I want to see contestants leave the Putnam whistling the problems.
They should be vivid and striking enough to be shared with roommates and teachers.}
{Putnam problems committee greeting letter}
This is a piece about the problem development aspects of math contests.
Some of the sections will be philosophical,
with ideas on things like what makes a ``good'' problem.
Others will be practical, focusing on fine details of writing.
\tableofcontents
\pagebreak
\section{What makes a good problem?}
In my opinion, this is both an Art and a Science.
The Art is making the problem aesthetically attractive.
The Science is making the problem a good separator.
(There is a bit of overlap and correlation here.)
There are examples of criteria in each category
you can use to judge a problem,
and I think a lot of the variance in ``taste'' is due to different weights.
\subsection{Examples of Art}
I think in many cases, you can think of the aesthetics
of the problem in terms of the statement and the solution.

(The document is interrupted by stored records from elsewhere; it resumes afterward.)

==> design/flow/design.v <==
`timescale 1ns / 1ps
module regfile (
    input clk,
    input we,
    input [4:0] ra1, ra2, wa,
    input [31:0] wd,
    output [31:0] rd1, rd2
);
    reg [31:0] regs [0:31];
    assign rd1 = (ra1 != 0) ? regs[ra1] : 0;
    assign rd2 = (ra2 != 0) ? regs[ra2] : 0;
    always @(posedge clk) begin
        if (we && wa != 0)
            regs[wa] <= wd;
    end
endmodule
==> design/flow/run.sh <==
#!/bin/bash
# OpenROAD 26Q1-2900-gdf79404cd8, Yosys 0.63+post, stock flow scripts
make -C /OpenROAD-flow-scripts/flow DESIGN_CONFIG=/design/flow/config.mk WORK_HOME=/design/flow/orfs finish
==> design/flow/config.mk <==
export PLATFORM = sky130hd
export DESIGN_NAME = regfile
export DESIGN_NICKNAME = regfile
export VERILOG_FILES = /design/flow/design.v
export SDC_FILE = /design/flow/constraint.sdc
export NUM_CORES = 4
export LEC_CHECK = 1
export CORE_UTILIZATION = 30
==> design/flow/constraint.sdc <==
current_design regfile

set clk_period 7.4
set clk_io_pct 0.2

create_clock -name clk0 -period $clk_period [get_ports {clk}]

set non_clock_inputs [all_inputs -no_clocks]
set_input_delay [expr $clk_period * $clk_io_pct] -clock clk0 $non_clock_inputs
set_output_delay [expr $clk_period * $clk_io_pct] -clock clk0 [all_outputs]
==> metrics.txt <==
# HELP chip_impl_metric Metrics from one implementation run
# TYPE chip_impl_metric gauge
chip_impl_metric{name="synth.yosys.chip_area",unit="um2"} 47900
chip_impl_metric{name="post_synth_cell_types",unit=""} 39
chip_impl_info{name="crit_path_top_delay_cell",value="sky130_fd_sc_hd__buf_4"} 1
chip_impl_metric{name="largest_register_ff_count",unit=""} 1024
chip_impl_metric{name="number_of_antenna_violations_at_the_first_check_in_global_routing",unit=""} 4
chip_impl_metric{name="final.setup.tns",unit="ns"} 0
chip_impl_metric{name="worst-path-max-fanout",unit=""} 44
chip_impl_info{name="path_class",value="in2out"} 1
chip_impl_metric{name="cts_setup_buffers",unit=""} 0
chip_impl_metric{name="synthToLayoutAreaGrowth",unit="%"} 16.1
chip_impl_info{name="critical_path.endpoint_type",value="output port"} 1
chip_impl_info{name="min_to",value="regs[16][20]$_DFFE_PP_"} 1
chip_impl_metric{name="cp.required",unit="ns"} 5.92
chip_impl_metric{name="post-dp-hpwl",unit="um"} 88800
chip_impl_metric{name="wl_per_cell",unit="um"} 31.3
chip_impl_info{name="cp_top_family",value="buffers and inverters"} 1
chip_impl_metric{name="gr-total-overflow",unit=""} 0
chip_impl_info{name="cts_tree",value="yes"} 1
chip_impl_metric{name="dieHeight",unit="um"} 402
chip_impl_metric{name="cellLeakagePower",unit="nW"} 17.8
chip_impl_metric{name="worst_slew_margin_rel",unit=""} 0.342
chip_impl_info{name="hold_path.startpoint",value="wd[20]"} 1
chip_impl_info{name="top_regs",value="regs: 1024 flops"} 1
chip_impl_metric{name="detailedRoute.firstIterationViolations",unit=""} 1576
chip_impl_metric{name="mi_logic_area",unit="um2"} 16400
chip_impl_metric{name="grt_start_max_net_pins",unit=""} 89
chip_impl_metric{name="postSynthCellCount",unit=""} 2564
chip_impl_info{name="outcome",value="complete, no violations"} 1
chip_impl_metric{name="placement.io_buffers",unit=""} 112
chip_impl_metric{name="log.warning_count",unit=""} 26
chip_impl_info{name="holdCritPathClass",value="in2reg"} 1
chip_impl_metric{name="power_density",unit="nW/um2"} 237
chip_impl_info{name="cell_chain_critical_path",value="buf_8 -> buf_4 -> mux4_1 -> mux2_2 -> a221oi_1 -> a211oi_1 -> clkdlybuf4s50_1"} 1
chip_impl_metric{name="maxClockFrequency",unit="MHz"} 164
chip_impl_metric{name="syn_area",unit="um2"} 47900
chip_impl_metric{name="drt.antenna.violating_nets",unit=""} 0
chip_impl_info{name="cts-root-buf",value="sky130_fd_sc_hd__clkbuf_16"} 1
chip_impl_metric{name="drt_first_pass_iters",unit=""} 7
chip_impl_metric{name="routabilityCongestion",unit=""} 0.902
chip_impl_metric{name="syn_area_per_cell",unit="um2"} 18.7
chip_impl_metric{name="detailroute.via_count",unit=""} 27700
chip_impl_metric{name="wirelength",unit="um"} 153000
chip_impl_metric{name="clock_sinks",unit=""} 1024
chip_impl_metric{name="grt_pass1_vias",unit=""} 30300
chip_impl_metric{name="critical-path-max-stage-delay",unit="ns"} 0.67
chip_impl_metric{name="min_path_cells",unit=""} 2
chip_impl_metric{name="global_route.usage.total",unit=""} 0.203
chip_impl_metric{name="tightest_slew",unit="ns"} 0.985
chip_impl_metric{name="ys_seq_frac",unit=""} 0.642
chip_impl_metric{name="yosys_register_bits",unit=""} 1024
chip_impl_metric{name="drc",unit=""} 0
chip_impl_metric{name="power",unit="mW"} 13.2
chip_impl_metric{name="global_route_wire_length_before_repair",unit="um"} 218000
chip_impl_metric{name="max-vdd-ir-drop",unit="mV"} 0.169
chip_impl_metric{name="final_layout_size_suffix_gt1_frac",unit=""} 0.272
chip_impl_metric{name="number_of_fillers_in_the_final_layout",unit=""} 14400
chip_impl_metric{name="core",unit="um2"} 158000
chip_impl_metric{name="tritoncts.num_buffers",unit=""} 101
chip_impl_metric{name="hold_viol",unit=""} 0
chip_impl_metric{name="cap_viol_max_count",unit=""} 0
chip_impl_info{name="setup_repair_after_global_routing_missed_its_margin",value="no"} 1
chip_impl_metric{name="final_min_period_over_clock_period",unit=""} 0.825
chip_impl_info{name="regMostFlops",value="regs"} 1
chip_impl_metric{name="clk_transition_reported_paths",unit="ns"} 0.06
chip_impl_metric{name="die_w",unit="um"} 402
chip_impl_metric{name="ctsHoldBuffers",unit=""} 0
chip_impl_info{name="critPathLaunchType",value="primary input"} 1
chip_impl_metric{name="ctsResizeCount",unit=""} 0
chip_impl_metric{name="drt-vias-per-instance",unit=""} 5.66
chip_impl_metric{name="fin_crit",unit="ns"} 6.10
chip_impl_metric{name="cts_max_path_buffers",unit=""} 3
chip_impl_metric{name="ys_cells",unit=""} 2564
chip_impl_metric{name="ios",unit=""} 113
chip_impl_metric{name="synth-warning-count",unit=""} 1
chip_impl_metric{name="clock_tree.htree_level_count",unit=""} 3
chip_impl_metric{name="hold_ws",unit="ns"} 1.58
chip_impl_metric{name="floorplan.die_area",unit="um2"} 161000
chip_impl_metric{name="cp_data_arrival_time",unit="ns"} 4.62
chip_impl_metric{name="finalSetupViolCount",unit=""} 0
chip_impl_metric{name="sequential_cell_area",unit="um2"} 30700
chip_impl_metric{name="row_count",unit=""} 146
chip_impl_metric{name="slew_viol_final",unit=""} 0
chip_impl_metric{name="critical_path_buffers_and_inverters",unit=""} 3
chip_impl_metric{name="initial_utilization",unit=""} 0.302
==> layout make-up <==
type / count / share of cell area
antenna: 1 / 0.0000450
clock buffer: 119 / 0.0478
clock inverter: 66 / 0.0151
inverter: 2 / 0.000180
multi-input combinational: 1354 / 0.295
sequential: 1024 / 0.553
tap: 2072 / 0.0466
timing repair buffer: 259 / 0.0421
==> cell usage in the layout (no fill, tap or decap), types with 32 or more instances in the layout <==
cell,instances
sky130_fd_sc_hd__nand2_1,85
sky130_fd_sc_hd__buf_4,139
sky130_fd_sc_hd__mux2i_1,320
sky130_fd_sc_hd__nor2b_1,32
sky130_fd_sc_hd__conb_1,32
sky130_fd_sc_hd__nand4_1,32
sky130_fd_sc_hd__a21oi_1,32
sky130_fd_sc_hd__edfxtp_1,1024
sky130_fd_sc_hd__clkbuf_16,104
sky130_fd_sc_hd__a221oi_1,38
sky130_fd_sc_hd__mux4_1,36
sky130_fd_sc_hd__a22oi_1,64
sky130_fd_sc_hd__a311oi_1,32
sky130_fd_sc_hd__a211oi_1,53
sky130_fd_sc_hd__mux4_2,316
sky130_fd_sc_hd__nor2_4,33
sky130_fd_sc_hd__clkdlybuf4s50_1,102
sky130_fd_sc_hd__o221ai_1,64
sky130_fd_sc_hd__mux2_2,64
sky130_fd_sc_hd__o21ai_0,50
==> power breakdown <==
group          leakage, nW  switching [mW]  total, mW  internal [mW]
registers             9.25          0.0346       6.50           6.47
clock network         1.70            2.24       5.47           3.23
logic                 6.87           0.684       1.19          0.506
==> synth_stat cells, drive strengths merged <==
cell type  number  area (um2)
buf           115         783
nand3b          6        45.0
edfxtp       1024       30700
or2             1        6.26
o2111ai        10        87.6
o221ai         64         561
or3             2        12.5
nand2b          1        6.26
a311oi         32         280
a22oi          64         480
o21ai          54         270
nand4          32         200
and2            2        12.5
nor2b          37         231
or4             1        11.3
a21oi          32         160
nand2          85         319
a221oi         54         573
nor2           37         141
or3b            5        43.8
and3            1        6.26
a211oi         64         536
conb            1        3.75
clkbuf        100         380
inv             2        7.51
mux4          352        8060
nand3           2        10.0
mux2i         320        3200
mux2           64         721
==> per-stage QoR <==
stage	util	cell area, um2	setup slack, ns	std cells
after floorplan	-	48000	3.03	2595
after global placement	0.329	52100	1.24	4711
after detailed placement	0.329	52100	1.26	4711
after CTS	0.351	55600	1.25	4896
after global routing	0.351	55600	1.14	4896
final	0.351	55600	1.30	4897
==> worst max path at each step <==
stage,startpoint,endpoint,slack (ns),depth (start not counted)
4_1_cts,ra2[0],rd2[13],1.25,7
5_1_grt,ra2[0],rd2[13],1.14,7
6_report,ra2[0],rd2[13],1.30,7
==> metal layers <==
metal,share of wire,global-route usage,wire (um),up-vias
met2,0.46,0.301,70600,2095
met3,0.19,0.170,29000,319
li1,-,-,-,11400
met5,0.0032,0.0244,489,-
met1,0.31,0.213,47500,13900
met4,0.037,0.0584,5620,16
==> logic make-up (layout without fill, tap and decap cells) <==
| kind of cell | count (synthesis) | in the layout | synth area share |
|---|---|---|---|
| DFF | 1024 | 1024 | 0.642 |
| other | 1 | 33 | 0.0000783 |
| muxes | 736 | 736 | 0.250 |
| buffers and inverters | 217 | 446 | 0.0244 |
| AOI/OAI and AO/OA | 374 | 374 | 0.0615 |
| and+or+nand+nor | 212 | 212 | 0.0218 |
Power is estimated from default activity; no workload was simulated.
$ cat design/flow/config.mk
export PLATFORM = sky130hd
export DESIGN_NAME = alu
export DESIGN_NICKNAME = alu
export VERILOG_FILES = /design/flow/design.v
export SDC_FILE = /design/flow/constraint.sdc
export NUM_CORES = 4
export LEC_CHECK = 1
export CORE_UTILIZATION = 30
$ cat design/flow/constraint.sdc
current_design alu

set clk_period 18.5
set clk_io_pct 0.2

create_clock -name clk0 -period $clk_period

set non_clock_inputs [all_inputs -no_clocks]
set_input_delay [expr $clk_period * $clk_io_pct] -clock clk0 $non_clock_inputs
set_output_delay [expr $clk_period * $clk_io_pct] -clock clk0 [all_outputs]
$ cat design/flow/run.sh
#!/bin/bash
# OpenROAD 26Q1-2900-gdf79404cd8, Yosys 0.63+post, stock flow scripts
make -C /OpenROAD-flow-scripts/flow DESIGN_CONFIG=/design/flow/config.mk WORK_HOME=/design/flow/orfs finish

The elegance may be correlated, but is not the same.
\begin{itemize}
\ii \alert{Clean or natural statements}:
You might like the problem statement to be clean and easy to understand,
something that a contestant would naturally want to work on.
Walls of text or dense notation are generally not desirable;
one-sentence problems are often inviting.
\von{USAMO 2004/3}
\ii \alert{Fundamental statement}:
I'm not sure how to describe this,
but there's a sense in which a problem might be ``fundamental''
(more than just the problem statement being natural).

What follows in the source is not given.